Weighted Fourier Transform: Spectral Gating & Main Frequency🙏🏻 This drop has 2 purposes:
1) to inform every1 who'd ever see it that Weighted Fourier Tranform does exist, while being available nowhere online, not even in papers, yet there's nothing incredibly complicated about it, and it can/should be used in certain cases;
2) to show TradingView users how they can use it now in dem endevours, to show em what spectral filtering is, and what can they do with all of it in diy mode.
... so we gonna have 2 sections in the description
Section 1: Weighted Fourier Transform
It's quite easy to include weights in Fourier analysis: you just premultiply each datapoint by its corresponding weight -> feed to direct Fourier Transform, and then divide by weights after inverse Fourier transform. Alternatevely, in direct transform you just multiply contributions of each data point to the real and imaginary parts of the Fourier transform by corresponding weights (in accumulation phase), and in inverse transform you divide by weights instead during the accumulation phase. Everything else stays the same just like in non-weighted version.
If you're from the first target group let's say, you prolly know a thing or deux about how to code & about Fourier Transform, so you can just check lines of code to see the implementation of Weighted Discrete version of Fourier Transform, and port it to to any technology you desire. Pine Script is a developing technology that is incredibly comfortable in use for quant-related tasks and anything involving time series in general. While also using Python for research and C++ for development, every time I can do what I want in Pine Script, I reach for it and never touch matlab, python, R, or anything else.
Weighted version allows you to explicetly include order/time information into the operation, which is essential with every time series, although not widely used in mainstream just as many other obvious and right things.
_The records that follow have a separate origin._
===== src/hdl/mgmt_reg_bank.v =====
// Management register bank with per-bit access attributes.
// Assumes one-cycle read and write strobes synchronous to core_clk.
//
// Operation
// - Registers are selected by their decimal index on the management port.
// - Read-only bits return their value; writes leave them unchanged.
// - Write-only bits take writes; read value is unspecified.
// - Write-one-to-clear bits clear on a written one, not on zero.
// - Write-anything-to-clear bits clear on any write to them.
// - Clear-on-read bits return contents then clear; writes ignored.
// - Latch-low bit holds its low until its register is read.
// - Latch-high bit stays high until read, even if condition left.
// - After read, latch-high follows the condition's current state.
// - Self-clearing bit returns to zero alone; writing zero ignored.
// - Self-setting bit returns to one alone; writing one keeps its current value.
// - Keep-on-soft-reset bits hold their state through soft reset.
// - Read-write bits take writes and read back the current setting.
// - Readable write-anything-clear bit reads current, clears on write.
// - Combined attributes such as read-write self-clearing act together.
// - Soft reset returns all bits to their reset values except keep-on-soft-reset ones.
// - Soft reset completes within the maximum time after being set.
`timescale 1ns/1ns
`include "mgmt_reg_bank_defines.vh"

module mgmt_reg_bank #(
	parameter [15:0] STAT_FIXED  = `STAT_FIXED,
	parameter [31:0] SRST_CYCLES = `SRST_CYCLES,
	parameter        EVT_W       = 8
)(
	input  wire             core_clk,
	input  wire             rst,
	input  wire             mgmt_rd,
	input  wire             mgmt_wr,
	input  wire [4:0]       mgmt_idx,
	input  wire [15:0]      mgmt_wdata,
	input  wire             an_done,
	input  wire             remote_fault,
	input  wire             link_ok,
	input  wire             jabber,
	input  wire [EVT_W-1:0] evt_in,
	input  wire             wc_evt,
	input  wire             write_any_clear_evt,
	output reg  [15:0]      mgmt_rdata_ff,
	output reg  [15:0]      ctrl_ff,
	output reg  [7:0]       misc_cfg_ff,
	output reg              wo_ff,
	output reg              ss_ff,
	output reg              wc_ff,
	output reg              write_any_clear_ff
);

localparam [2:0] LATCH_HIGH = 3'b101;

// ------------------------------------------------------------
// Index decode
// ------------------------------------------------------------
function hit;
	input [4:0] idx;
	input [4:0] target;
	begin
		hit = (idx == target);
	end
endfunction

wire wr_ctrl = mgmt_wr & hit(mgmt_idx, `IDX_CTRL);
wire wr_misc = mgmt_wr & hit(mgmt_idx, `IDX_MISC);
wire rd_stat = mgmt_rd & hit(mgmt_idx, `IDX_STAT);
wire rd_evt  = mgmt_rd & hit(mgmt_idx, `IDX_EVT);

// ------------------------------------------------------------
// Soft reset timer
// ------------------------------------------------------------
reg  [23:0] srst_cnt_ff;
reg  [23:0] nxt_srst_cnt;
wire        srst_done;

assign srst_done = ctrl_ff[`CTRL_SOFT_RST] &
	(srst_cnt_ff == SRST_CYCLES[23:0] - 24'h000001);

always @*
begin
	if (ctrl_ff[`CTRL_SOFT_RST] && !srst_done)
		nxt_srst_cnt = srst_cnt_ff + 24'h000001;
	else
		nxt_srst_cnt = 24'h000000;
end

// ------------------------------------------------------------
// Status latches
// ------------------------------------------------------------
wire [2:0] lat_cond = {remote_fault, link_ok, jabber};
wire [2:0] lat_q;

genvar g;
generate
	for (g = 0; g < 3; g = g + 1)
	begin : g_lat
		status_latch #(
			.HIGH (LATCH_HIGH[g])
		) u_lat (
			.core_clk   (core_clk),
			.rst        (rst),
			.soft_clr   (srst_done),
			.cond       (lat_cond[g]),
			.release_rd (rd_stat),
			.state_ff   (lat_q[g])
		);
	end
endgenerate

// ------------------------------------------------------------
// Next-state logic
// ------------------------------------------------------------
reg [15:0]      nxt_ctrl;
reg [7:0]       nxt_cfg;
reg             nxt_wo;
reg             nxt_ss;
reg             nxt_wc;
reg             nxt_write_any_clear;
reg [EVT_W-1:0] evt_ff;
reg [EVT_W-1:0] nxt_evt;
reg [15:0]      nxt_rdata;

always @*
begin
	nxt_ctrl = ctrl_ff;
	nxt_ctrl[`CTRL_RESTART] = 1'b0;
	if (wr_ctrl)
	begin
		nxt_ctrl = (ctrl_ff & ~`CTRL_RW_MASK) |
			(mgmt_wdata & `CTRL_RW_MASK);
		nxt_ctrl[`CTRL_RESTART] = mgmt_wdata[`CTRL_RESTART];
		nxt_ctrl[`CTRL_SOFT_RST] = ctrl_ff[`CTRL_SOFT_RST] |
			mgmt_wdata[`CTRL_SOFT_RST];
	end
	if (srst_done)
		nxt_ctrl = `CTRL_RST_VAL;

	nxt_cfg = misc_cfg_ff;
	nxt_wo  = wo_ff;
	nxt_ss  = 1'b1;
	nxt_wc  = wc_ff;
	nxt_write_any_clear = write_any_clear_ff;
	if (wr_misc)
	begin
		nxt_cfg = mgmt_wdata[7:0];
		nxt_wo  = mgmt_wdata[`MISC_WO];
		nxt_ss  = mgmt_wdata[`MISC_SS] ? ss_ff : 1'b0;
		if (mgmt_wdata[`MISC_WC])
			nxt_wc = 1'b0;
		nxt_write_any_clear = 1'b0;
	end
	if (wc_evt)
		nxt_wc = 1'b1;
	if (write_any_clear_evt)
		nxt_write_any_clear = 1'b1;

	nxt_evt = evt_ff;
	if (rd_evt)
		nxt_evt = {EVT_W{1'b0}};
	nxt_evt = nxt_evt | evt_in;

	if (srst_done)
	begin
		nxt_wo  = 1'b0;
		nxt_ss  = 1'b1;
		nxt_wc  = 1'b0;
		nxt_write_any_clear = 1'b0;
		nxt_evt = {EVT_W{1'b0}};
	end

	nxt_rdata = 16'h0000;
	if (hit(mgmt_idx, `IDX_CTRL))
		nxt_rdata = ctrl_ff;
	else if (hit(mgmt_idx, `IDX_STAT))
	begin
		nxt_rdata = STAT_FIXED;
		nxt_rdata[`STAT_AN_DONE] = an_done;
		nxt_rdata[`STAT_RFAULT]  = lat_q[2];
		nxt_rdata[`STAT_LINK]    = lat_q[1];
		nxt_rdata[`STAT_JABBER]  = lat_q[0];
	end
	else if (hit(mgmt_idx, `IDX_MISC))
		nxt_rdata = {wc_ff, write_any_clear_ff, ss_ff, 5'h00,
			misc_cfg_ff};
	else if (hit(mgmt_idx, `IDX_EVT))
		nxt_rdata = {{(16-EVT_W){1'b0}}, evt_ff};
end

// ------------------------------------------------------------
// Registers
// ------------------------------------------------------------
always @(posedge core_clk or posedge rst)
begin
	if (rst)
	begin
		ctrl_ff       <= `CTRL_RST_VAL;
		misc_cfg_ff   <= `MISC_CFG_RST;
		wo_ff         <= 1'b0;
		ss_ff         <= 1'b1;
		wc_ff         <= 1'b0;
		write_any_clear_ff <= 1'b0;
		evt_ff        <= {EVT_W{1'b0}};
		srst_cnt_ff   <= 24'h000000;
		mgmt_rdata_ff <= 16'h0000;
	end
	else
	begin
		ctrl_ff     <= nxt_ctrl;
		misc_cfg_ff <= nxt_cfg;
		wo_ff       <= nxt_wo;
		ss_ff       <= nxt_ss;
		wc_ff       <= nxt_wc;
		write_any_clear_ff <= nxt_write_any_clear;
		evt_ff      <= nxt_evt;
		srst_cnt_ff <= nxt_srst_cnt;
		if (mgmt_rd)
			mgmt_rdata_ff <= nxt_rdata;
	end
end

endmodule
If you think deeply, you'll understand that you can apply a usual non-weighted Fourier to any 2d+ data you can (even if none of these dimensions represent time), because this is a geometric tool in essence. By applying linearly decaying weights inside Fourier transform, you're explicetly saying, "one of these dimensions is Time, and weights represent the order". And obviously you can combine multiple weightings, eg time and another characteristic of each datum, allows you to include another non-spatial dimension in your model.
By doing that, on properly processed (not only stationary but Also centered around zero data), you can get some interesting results that you won't be able to recreate without weights:
^^ A sine wave, centered around zero, period of 16. Gray line made by: DWFT (direct weighted Fourier transform) -> spectral gating -> IWFT (inverse weighted Fourier transform) -> plotting the last value of gated reconstructed data, all applied to expanding window. Look how precisely it follows the original data (the sine wave) with no lag at all. This can't be done by using non-weighted version of Fourier transform.
^^ spectral filtering applied to the whole dataset, calculated on the latest data update
And you should never forget about Fast Fourier Transform, tho it needs recursion...
Section 2: About use cases for quant trading, about this particular implementaion in Pine Script 6 (currently the latest version as of Friday 13, December 2k24).
Given the current state of things, we have certain limits on matrix size on TradingView (and we need big dope matrixes to calculate polynomial regression -> detrend & center our data before Fourier), and recursion is not yet available in Pine Script, so the script works on short datasets only, and requires some time.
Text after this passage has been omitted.